Women's AFL fans are collectively removing their boots to campaign for higher pay for female players, whose low wages don't include players' boots or private health care.

The #BootsOff for fair pay campaign launched on Wednesday to coincide with the AFL women's league draft.

In September it was announced female players will receive a base rate of about $5000 for a 22 week season which does not include players' boots or private health care insurance like professional male AFL players.

The campaign is being led by six Aussies -- five women and one man -- who are so passionate about the women's league, they have taken the issue of fair pay into their own hands (and social media accounts).

One of the six people behind the campaign, Zoe Edwards, told The Huffington Post Australia the campaign aims to maintain pressure on the league and CEO Gillon McLachlan to increase the remuneration for female players.

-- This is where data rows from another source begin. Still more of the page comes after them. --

[src/rtl/fetch_unit.sv]
// fetch_unit: sequential instruction fetch feeding execute through a small FIFO, with redirect/kill handling.
// Optional feature macro FETCH_ALIGN_CHECK_EN: misaligned redirects park the unit in FAULT until an aligned redirect.
module fetch_unit #(
    parameter logic [31:0] RESET_PC  = 32'h0000_0000,
    parameter int          BUF_DEPTH = 2
) (
    input  logic        clk,
    input  logic        rst,
    input  logic        redirect_valid,
    input  logic [31:0] redirect_pc,
    output logic        mem_req,
    output logic [31:0] mem_addr,
    input  logic        mem_ack,
    input  logic [31:0] mem_rdata,
    output logic        instr_valid,
    output logic [31:0] instr,
    output logic [31:0] instr_pc,
    input  logic        instr_ready,
    output logic        fetch_fault
);
    localparam int AW = $clog2(BUF_DEPTH);
    localparam logic [AW:0] FULL = (AW + 1)'(BUF_DEPTH);
`ifdef FETCH_ALIGN_CHECK_EN
    typedef enum logic [1:0] {IDLE, REQ, STALL, FAULT} state_t;
`else
    typedef enum logic [1:0] {IDLE, REQ, STALL} state_t;
`endif
    state_t        state_q, state_d, go_rpc, go_pend;
    logic [31:0]   addr_q, addr_d, pend_q, pend_d, rpc;
    logic          kill_q, kill_d, req_q, fault_q, fault_d;
    logic [31:0]   ibuf_q [BUF_DEPTH];
    logic [31:0]   pbuf_q [BUF_DEPTH];
    logic [AW-1:0] rd_q, wr_q;
    logic [AW:0]   cnt_q, cnt_d;
    logic          ack, push, pop;

`ifdef FETCH_ALIGN_CHECK_EN
    assign rpc     = redirect_pc;
    assign go_rpc  = (|redirect_pc[1:0]) ? FAULT : REQ;
    assign go_pend = (|pend_q[1:0]) ? FAULT : REQ;
    assign fault_d = (state_d == FAULT);
`else
    assign rpc     = redirect_pc & 32'hFFFF_FFFC;
    assign go_rpc  = REQ;
    assign go_pend = REQ;
    assign fault_d = 1'b0;
`endif

    assign ack   = (state_q == REQ) && mem_ack;
    assign push  = ack && !kill_q && !redirect_valid;
    assign pop   = (cnt_q != '0) && instr_ready && !redirect_valid;
    assign cnt_d = redirect_valid ? '0 : cnt_q + {{AW{1'b0}}, push} - {{AW{1'b0}}, pop};

    assign mem_req     = req_q;
    assign mem_addr    = addr_q;
    assign instr_valid = (cnt_q != '0);
    assign instr       = ibuf_q[rd_q];
    assign instr_pc    = pbuf_q[rd_q];
    assign fetch_fault = fault_q;

    // next fetch state, address and kill bookkeeping; redirect outranks everything else
    always_comb begin
        state_d = state_q;
        addr_d  = addr_q;
        kill_d  = kill_q;
        pend_d  = pend_q;
        if (redirect_valid) begin
            if (state_q == REQ && !mem_ack) begin
                kill_d = 1'b1;
                pend_d = rpc;
            end else begin
                kill_d  = 1'b0;
                addr_d  = rpc;
                state_d = go_rpc;
            end
        end else if (state_q == IDLE) begin
            state_d = REQ;
        end else if (state_q == STALL) begin
            state_d = (cnt_q < FULL) ? REQ : STALL;
        end else if (ack && kill_q) begin
            kill_d  = 1'b0;
            addr_d  = pend_q;
            state_d = go_pend;
        end else if (ack) begin
            addr_d  = addr_q + 32'd4;
            state_d = (cnt_d == FULL) ? STALL : REQ;
        end
    end

    // state, request/address registers and the instruction FIFO
    always_ff @(posedge clk or negedge rst) begin
        if (!rst) begin
            state_q <= IDLE;
            addr_q  <= RESET_PC;
            pend_q  <= '0;
            kill_q  <= 1'b0;
            req_q   <= 1'b0;
            fault_q <= 1'b0;
            rd_q    <= '0;
            wr_q    <= '0;
            cnt_q   <= '0;
            for (int i = 0; i < BUF_DEPTH; i++) begin
                ibuf_q[i] <= '0;
                pbuf_q[i] <= '0;
            end
        end else begin
            state_q <= state_d;
            addr_q  <= addr_d;
            pend_q  <= pend_d;
            kill_q  <= kill_d;
            req_q   <= (state_d == REQ);
            fault_q <= fault_d;
            cnt_q   <= cnt_d;
            if (redirect_valid) begin
                rd_q <= '0;
                wr_q <= '0;
            end else begin
                if (push) begin
                    ibuf_q[wr_q] <= mem_rdata;
                    pbuf_q[wr_q] <= addr_q;
                    wr_q         <= wr_q + 1'b1;
                end
                if (pop) rd_q <= rd_q + 1'b1;
            end
        end
    end
endmodule

[config.mk]
export PLATFORM = sky130hd
export DESIGN_NAME = fetch_unit
export DESIGN_NICKNAME = d
export VERILOG_FILES = /design/src/rtl/fetch_unit.sv
export SDC_FILE = /design/constraint.sdc
export NUM_CORES = 1
export LEC_CHECK = 0
export CORE_MARGIN = 3
export CORE_UTILIZATION = 35
export DETAILED_ROUTE_END_ITERATION = 8
export PLACE_DENSITY = 0.61
export SYNTH_ARGS = -nofsm -noshare
export SYNTH_HDL_FRONTEND = slang
export SYNTH_SLANG_ARGS = --single-unit
[constraint.sdc]
create_clock -name clk -period 3 [get_ports clk]
set_input_delay 0.6 -clock clk [delete_from_list [all_inputs] [get_ports clk]]
set_output_delay 0.6 -clock clk [all_outputs]
set_load 0.1 [all_outputs]
* Yosys cells after proc, flatten, opt, wreduce, memory -nomap -nowiden
Index checks and enable logic that the tools add are counted.
Word-level totals: register bits after elaboration 198, output and inout bits 99, word-level logic and storage cells 86
Operators by class: add/sub/neg operators 5, order comparisons 4, eq/ne operators 7, mux-type cells 34, bitwise operators 3, reduce and logical (&&, ||, !) cells 21
Operator list (number):
- $mux W32 | 13
- $bwmux W64 | 2
- $add A32 B3 Y32 const B | 1
- $demux W32 S1 | 1
- $mux W2 | 9
- $mux W1 | 9
- $logic_and A1 B1 Y1 | 8
- $reduce_bool A2 Y1 | 4
- $ne A2 B2 Y1 const B | 3
- $eq A2 B1 Y1 const B | 2
- $eq A2 B2 Y1 const B | 2
- $ge A2 B2 Y1 const B | 2
- $not A1 Y2 | 2
- $reduce_and A2 Y1 | 2
- $reduce_and A4 Y1 | 1
- $logic_not A1 Y1 | 3
- $reduce_and A3 Y1 | 1
- $reduce_bool A3 Y1 | 1
- $add A1 B1 Y1 const B | 2
- $add A2 B1 Y2 | 1
- $logic_not A2 Y1 | 1
- $lt A2 B1 Y1 const B | 1
- $lt A2 B2 Y1 const B | 1
- $sub A2 B1 Y2 | 1
- $not A1 Y1 | 1

* Logic depth before layout (Yosys ltp)
Gate-level depths: netlist of run 1.
word-level depth 15, gate-level depth with buffers 11, mapped depth without buffers 10

* Worst setup path after synthesis of run 1
Ideal clock, no wire load.
kind register to register, start register addr_q[2], in the netlist mem_addr[2], end register addr_q[20], in the netlist mem_addr[20], setup time 135 ps, data arrival time 2556 ps, required time 2865 ps, path slack 310 ps, stages on the path, launching flop included 7, buffers on the path 0, period minus slack after synthesis 2690 ps, cell sequence dfrtp_1 > ha_1 > nand4_2 > or4_4 > o31a_1 > nor3_1 > o211ai_1
On the way: longest elaborated chain between the ends 6
Ends and longest elaborated chain:
- start, declared | RTL line 29 | logic [31:0] addr_q, addr_d, pend_q, pend_d, rpc;
- start signal, assigned | RTL line 108 | addr_q <= addr_d;
- $add A32 B3 Y32 | RTL line 85 | addr_d = addr_q + 32'd4;
- $mux W32 | RTL line 84 | end else if (ack) begin
- $mux W32 | RTL line 80 | end else if (ack && kill_q) begin
- $mux W32 | RTL line 78 | end else if (state_q == STALL) begin
- $mux W32 | RTL line 76 | end else if (state_q == IDLE) begin
- $mux W32 | RTL line 67 | if (redirect_valid) begin
No other way between the ends. The select of a mux whose other input is x is not followed. A chain may end at the register's enable or synchronous reset.

* Worst setup path after layout of run 1
start register rd_q, end output instr_pc[21]
On the way: longest elaborated chain between the ends 4
Ends and longest elaborated chain:
- start, declared | RTL line 33 | logic [AW-1:0] rd_q, wr_q;
- start signal, assigned | RTL line 123 | if (pop) rd_q <= rd_q + 1'b1;
- $not A1 Y2 (implied by the code) | RTL line 58 | assign instr_pc = pbuf_q[rd_q];
- $mux W32 (implied by the code) (3 in a row) | RTL line 58
- end, declared | RTL line 17 | output logic [31:0] instr_pc,
No other way between the ends. The select of a mux whose other input is x is not followed.

==> results.tsv, run 1 <==
stage	metric	value	unit
sta	slew_headroom	50.8	%
setup_path	crit_family	buffers and inverters	
drt	routed_via_density	5.21	
drt	postRouteAntennaNets	0	
setup_path	critical_path_class	flip-flop to primary output	
power	leakage	0.00506	uW
drt	drt_iter0_markers	396	
setup_path	critical_path_buf_inv_count	2	
sta	worstMarginPinSlew	0.733	ns
synth	synth_edf_count	0	
floorplanning	dieWidth	168	microns
global_route	grt_pass1_vias	6610	
synth	synth-warning-count	0	
synth	syn_area_per_cell	12.3	sq um
drt	wl_per_cell	18.3	microns
power	seqPwrFrac	31.5	%
sta	setup_viol	0	
setup_path	worstPathMaxFanout	62	
finish	multiInputGateArea	0.00413	sq mm
synth	async_reset_ff_share	100	%
global_route	top_usage_layer	met2	
power	comb_power_share	48.3	%
finish	seq_area	0.00481	sq mm
power	p_int	6660	uW
finish	fillers	2361	
global_route	use_met1	23.2	%
floorplanning	start_util	36.1	%
sta	fin_tns_setup	0	ns
synth	ys_seq_area_share	52.2	%
global_route	grt_use_met3	3.78	%
global_route	grt_overflow	0	
clock_network	clock-root-buffer	clkbuf_16	
floorplanning	core	0.0255	sq mm
hold_path	min_path_type	input port to asynchronous set/reset pin	
sta	rsz0062_at_grt	no	
synth	synth_cells	750	
synth	synth-main-ff-cell	dfrtp_1	
global_route	grt_max_degree	71	
setup_path	critPathArrivalTime	1.82	ns
outcome	status	completed	
finish	fin_util	45.9	%
sta	fin_crit_sh	80.8	%
setup_path	crit_required	2.40	ns
floorplanning	io_pins	168	
finish	final_cell_mix	200 x mux2_2, 191 x dfrtp_1, 115 x buf_4	
power	p_clk_share	20.2	%
floorplanning	std_cell_rows	58	
clock_network	clkLatencyLatePin	0.43	ns
drt	drtPass1Iterations	5	
setup_path	start_kind	flip-flop	
sta	finalClockSkew	0.0109	ns
clock_network	cts_tree	done	
job	cap_violations	0	
clock_network	cts_resized	0	
clock_network	ctsHoldBuffers	0	
drt	drc	0	
drt	drt_wl_total	22900	microns
finish	synthToLayoutAreaGrowth	27.1	%
synth	syn-cell-area	0.00920	sq mm
global_route	antenna_found_initial	1	
finish	nets	978	
clock_network	clock-sinks	192	
clock_network	htreeDepth	4	
clock_network	clkTransAtPathRegs	0.07	ns
setup_path	cpPeakStageDelay	0.40	ns
sta	hold-worst-slack	0.182	ns
power	switching_share	47.1	%
sta	finalHoldViolCount	0	
global_route	use_met2	25.2	%
sta	period_needed	2.42	ns
setup_path	end_kind	primary output	
global_route	grt.total_usage	16.4	%
placement	gp_congestion	0.796	
global_route	grt_pass1_wl	37400	microns
sta	final_max_slew_viol_count	0	
power	max-vdd-ir-drop	0.681	mV
placement	port_buffers	160	
sta	max_freq	412	MHz
finish	drive_above_1_share	40.2	%
synth	ys_ff_latch	192	
floorplanning	dieArea	0.0283	sq mm
clock_network	post_cts_buffers	0	
drt	vias	6507	
setup_path	cp_slowest_cell	mux2_2	
power	p_per_area	1080	mW/mm^2
finish	layout_commonest_cell	mux2_2	
clock_network	clockBufferDepth	2	
clock_network	cts_buffers	17	
placement	dp_hpwl	15300	microns
setup_path	crit_chain	buf_12 -> mux2_2 -> buf_4	
synth	synth.distinct_cells	62	
floorplanning	die_y	168	microns
power	p_sw	5940	uW
==> stage by stage <==
step,setup slack [ns],area (sq um),instances,total power [uW]
after floorplan,0.310,9210,754,8870
after global placement,0.217,11000,1217,10100
after detailed placement,0.224,11000,1217,10100
after CTS,0.543,11700,1249,12700
after global routing,0.433,11700,1250,13100
final,0.576,11700,1250,12600
==> flip-flops by register name, indices dropped and copies added (netlist names) <==
signal,count
kill_q,1
mem_req,1
rd_q,1
mem_addr,30
wr_q,1
state_q,2
ibuf_q,64
pbuf_q,60
pend_q,30
cnt_q,2
==> area by class of cell <==
type	instances	share of cell area (%)
repair buffers	187	14.1
inverters	11	0.353
multi-input cells	497	35.3
flip-flops and latches	192	41.1
diodes	1	0.0214
clock buffers	19	3.70
clock inverters	13	1.88
well taps	330	3.53
==> cell usage after synthesis (all sizes together), types with 2 or more instances <==
library cell	count	share of area, %
and4	2	0.19
or3	4	0.27
dfrtp	192	52
a211oi	2	0.16
xnor2	7	0.67
nand2	41	1.7
o221ai	4	0.38
nand2b	2	0.14
o31a	3	0.29
nand4	12	1.0
nor4	6	0.48
a31oi	3	0.20
mux2i	2	0.22
o32a	2	0.22
mux2	212	26
nor4bb	2	0.22
a21o	2	0.16
clkbuf	19	0.79
buf	35	2.1
a21oi	33	1.8
inv	11	0.45
ha	3	0.41
and3	18	1.2
o211ai	3	0.24
nor2	29	1.3
o21ai	43	2.3
a221oi	2	0.19
nor3	7	0.38
a311oi	2	0.19
xor2	10	0.95
nand3	14	0.82
a32oi	2	0.19
nand4b	3	0.29
==> power by group through the flow <==
stage | Clock [uW] | Sequential [uW] | Combinational, uW
finish | 2540 | 3960 | 6080
global route | 2710 | 4090 | 6350
CTS | 2610 | 3970 | 6130
detailed placement | 0 | 4020 | 6120
global placement | 0 | 3980 | 6080
floorplan | 0 | 4410 | 4460
==> final timing paths <==
path	start	end	slack (ns)	cells past startpoint
hold / removal	rst	ibuf_q[21]	0.18	1
min in group clk	pbuf_q[53]	pbuf_q[53]	0.49	1
hold reg to reg	pbuf_q[53]	pbuf_q[53]	0.49	1
max in group asynchronous	rst	rd_q	2.03	2
setup / recovery	rd_q	instr_pc[21]	0.58	3
setup reg to reg	mem_addr[3]	mem_addr[22]	0.65	6
==> logic make-up (layout without fill, tap and decap cells) <==
kind of cell / after synthesis / after routing / synth area share (%)
AOI/OAI and AO/OA: 112 / 112 / 7.39
xor gates and xnor gates: 17 / 17 / 1.62
adders and majority gates: 3 / 3 / 0.408
buffers and inverters: 65 / 230 / 3.35
DFF: 192 / 192 / 52.2
muxes: 214 / 214 / 26.2
other: 1 / 6 / 0.0408
and+or+nand+nor: 146 / 146 / 8.80
==> routing by layer <==
layer,share of wire [%],routed length [microns]
met5,0,0
met4,1.7,393
met3,5.5,1260
met2,45,10400
met1,47,10900
Power figures use the tool's default switching activity.
==> run 2: changes to the inputs <==
--- a/config.mk
+++ b/config.mk
@@ -8,7 +8,7 @@
 export CORE_MARGIN = 3
 export CORE_UTILIZATION = 35
 export DETAILED_ROUTE_END_ITERATION = 8
-export PLACE_DENSITY = 0.61
+export PLACE_DENSITY = 0.63
 export SYNTH_ARGS = -nofsm -noshare
 export SYNTH_HDL_FRONTEND = slang
 export SYNTH_SLANG_ARGS = --single-unit
==> constraint.sdc (replaced) <==
create_clock -name clk -period 2.22 [get_ports clk]
set_input_delay 0.444 -clock clk [delete_from_list [all_inputs] [get_ports clk]]
set_output_delay 0.444 -clock clk [all_outputs]
set_load 0.1 [all_outputs]
==> run 2 against run 1 <==
Compared with the run above: register-to-register slack lost 0.51 ns; final cell count is 2.5% higher; total power rose by 46%; clock skew increased by 0.0026 ns; setup slack lost 0.49 ns; critical path depth is the same; critical endpoint is now instr[4]; largest cell class unchanged.
==> results.tsv, run 2 (synthesized netlist as in run 1, its figures left out) <==
stage	metric	value	unit	change
outcome	status	completed		
setup_path	end_kind	primary output		
clock_network	clkTransAtPathRegs	0.07	ns	about the same
drt	drtPass1Iterations	8		+3
setup_path	worstPathMaxFanout	7		-89%
setup_path	crit_cells	3		unchanged
drt	drt_wl_total	23600	microns	+2.9%
floorplanning	core	0.0255	sq mm	unchanged
global_route	grt_pass1_vias	6648		+0.57%
floorplanning	io_pins	168		unchanged
drt	drc	0		unchanged
setup_path	rr_worst_depth	9		+3
power	leakage	0.00547	uW	+8.1%
setup_path	crit_chain	buf_4 -> mux2_2 -> buf_12		
placement	port_buffers	160		unchanged
finish	layout_commonest_cell	mux2_2		
setup_path	start_kind	flip-flop		
sta	fin_crit_sh	96.0	%	
setup_path	critical_path_class	flip-flop to primary output		
drt	vias	6596		+1.4%
power	power	18400	uW	+46%
clock_network	htreeDepth	4		unchanged
floorplanning	dieArea	0.0283	sq mm	unchanged
sta	slew_headroom	62.0	%	+11 points
sta	rsz0062_at_grt	no		
setup_path	critPathArrivalTime	1.69	ns	-0.13 ns
power	p_per_area	1440	mW/mm^2	+34%
clock_network	cts_buffers	17		unchanged
finish	drive_above_1_share	44.5	%	+4.3 points
setup_path	reg2reg_to	mem_req		
setup_path	cp_slowest_cell	dfrtp_4		
finish	top_regs	ibuf_q: 64 flops, pbuf_q: 60 flops		
clock_network	clockBufferDepth	2		unchanged
clock_network	clock-root-buffer	clkbuf_16		
hold_path	min_path_type	input port to flip-flop		
floorplanning	die_y	168	microns	unchanged
floorplanning	start_util	36.1	%	unchanged
finish	nets	1010		+3.3%
sta	fin_tns_setup	0	ns	unchanged
drt	wl_per_cell	18.4	microns	+0.43%
finish	fillers	2260		-4.3%
sta	worstMarginPinSlew	0.562	ns	-0.171 ns
sta	period_needed	2.13	ns	
sta	max_freq	469	MHz	
global_route	grt.total_usage	16.6	%	+0.21 points
setup_path	reg2reg_slack	0.14	ns	-0.51 ns
sta	final_max_slew_viol_count	0		unchanged
hold_path	hp-start	redirect_valid		
setup_path	r2r-start	cnt_q[1]		
clock_network	clock-sinks	192		unchanged
global_route	grt_overflow	0		unchanged
placement	gp_congestion	0.802		+0.83%
finish	synthToLayoutAreaGrowth	38.9	%	
setup_path	cpPeakStageDelay	0.50	ns	+0.10 ns
drt	postRouteAntennaNets	0		unchanged
setup_path	crit_end	instr[4]		
sta	finalClockSkew	0.0135	ns	+0.00260 ns
clock_network	cts_tree	done		
placement	dp_hpwl	16800	microns	+10%
clock_network	clkLatencyLatePin	0.43	ns	about the same
drt	routed_via_density	5.15		-1.1%
global_route	grt_max_degree	52		-27%
setup_path	worstSetupStartpoint	rd_q		
floorplanning	std_cell_rows	58		unchanged
sta	finalHoldViolCount	0		unchanged
finish	final_cell_mix	200 x mux2_2, 171 x dfrtp_1, 78 x buf_4		
floorplanning	dieWidth	168	microns	unchanged
setup_path	crit_required	1.78	ns	-0.62 ns
global_route	antenna_found_initial	0		-1
finish	top_register	ibuf_q		
finish	largest_register_ffs	64		unchanged
global_route	grt_pass1_wl	37800	microns	+1.1%
sta	setup_viol	0		unchanged
finish	antenna_cells	0		-1
power	max-vdd-ir-drop	0.905	mV	+33%
job	cap_violations	0		unchanged
drt	drt_iter0_markers	484		+22%
setup_path	crit_family	flip-flops		
setup_path	critical_path_buf_inv_count	2		unchanged
## run 2: cell types whose count changed in the layout (fill, tap and decap cells not counted), moves of 2 or more
cell	before	now
clkinv_4	0	4
buf_4	115	78
clkinv_8	0	2
buf_12	6	74
dfrtp_2	1	18
dfrtp_1	191	171
dfrtp_4	0	3
inv_8	1	4
inv_6	5	2
bufinv_16	5	1
## run 2: metrics by stage
step / worst slack [ns] / cells / hold slack, ns / instance area (sq um) / util (%)
CTS: 0.0454 / 1281 / 0.431 / 12800 / 50.1
global placement: -0.365 / 1246 / 0.441 / 12100 / 47.7
finish: 0.0886 / 1281 / 0.454 / 12800 / 50.1
detailed placement: -0.411 / 1246 / 0.433 / 12100 / 47.7
floorplan: -0.0390 / 754 / 0.148 / 9250 / -
global route: 0.0205 / 1281 / 0.464 / 12800 / 50.1
## run 2: what timing repair did
action,in CTS,in global routing
resized for setup,1,4
buffers inserted,2,0
endpoints found under the hold margin,45,0
hold buffers,1,0
pin swaps,0,1
setup endpoints to repair,53,3
## run 2: worst min path at each step
stage,end,slack (ns),cells past startpoint
finish,cnt_q[0],0.45,3
global route,cnt_q[1],0.46,3
floorplan,cnt_q[0],0.15,0
detailed placement,ibuf_q[56],0.43,1
global placement,ibuf_q[24],0.44,1
CTS,cnt_q[0],0.43,3
## run 2: power by group
group	leakage [uW]	switching, uW	internal (uW)
combinational	0.00288	6210	3700
sequential	0.00230	733	4660
clock	0.000288	1490	1610
total	0.00547	8440	9980
## run 2: tightest hold or removal path, cell delays in order
cell	delay [ns]
buf_2	0.09
buf_4	0.22
nor2b_1	0.07
## run 2: cell type report
| type | count | area [sq um] | share of cell area [%] |
|---|---|---|---|
| clock buffer | 18 | 429 | 3.36 |
| sequential | 192 | 4840 | 37.9 |
| clock inverter | 14 | 168 | 1.31 |
| multi-input combinational | 497 | 4140 | 32.4 |
| tap | 330 | 413 | 3.23 |
| timing repair buffer | 219 | 2740 | 21.4 |
| inverter | 11 | 43.8 | 0.343 |
## run 2: metal layers
| metal | wire length, microns | GRT usage [%] | vias up |
|---|---|---|---|
| met4 | 195 | 3.38 | 0 |
| met3 | 1090 | 2.96 | 14 |
| li1 | - | - | 3087 |
| met1 | 11000 | 23.8 | 3309 |
| met5 | 0 | 0 | - |
| met2 | 11200 | 26.7 | 186 |
==> run 3: changes to the inputs <==
--- a/config.mk
+++ b/config.mk
@@ -5,10 +5,12 @@
 export SDC_FILE = /design/constraint.sdc
 export NUM_CORES = 1
 export LEC_CHECK = 0
+export CAP_MARGIN = 20
 export CORE_MARGIN = 3
-export CORE_UTILIZATION = 35
+export CORE_UTILIZATION = 48
 export DETAILED_ROUTE_END_ITERATION = 8
-export PLACE_DENSITY = 0.63
+export PLACE_DENSITY = 0.81
+export SLEW_MARGIN = 20
 export SYNTH_ARGS = -nofsm -noshare
 export SYNTH_HDL_FRONTEND = slang
 export SYNTH_SLANG_ARGS = --single-unit
==> run 3 against run 2 <==
Compared with the run above: combinational power about the same; first-iteration DRC count increased by 5.4%; die area decreased by 26%; fmax decreased by 0.98%; sequential power about the same; global-route usage increased by 6.0 points; largest power group unchanged; highest routed layer unchanged.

"The draft shows how women across the country have been working their guts out to get to the top of their game and they deserve to be fairly compensated for that," Edwards said.

"The AFL needs to give them a fair go to allow the new women's league to succeed."

Many Australians, including Greens MP Ellen Sandell, have posted photos of support with their shoes off on Wednesday.

The group is also behind a #FairPayNow petition calling on McLachlan to increase players' pay in an open letter.

In September, McLachlan reminded the public the women's league did not yet have a sponsorship deal or any "commerciality" yet.

"The men's competition is 150 years old. We are starting from a standing start," McLachlan said.

"One league has been going for a long period of time, the other is in its infancy."

In September, the Women's All Star AFL Match was broadcast and became the most watched Saturday night AFL match of the year -- peaking at 1.05 million viewers.

The CEO, whose wage is higher than the entire league's collectively, said "these are massive TV numbers, and beyond our expectations.

"It is thrilling for the AFL and our women players."

And in regards to their remuneration? "Every woman I've spoken to understands the journey we're on."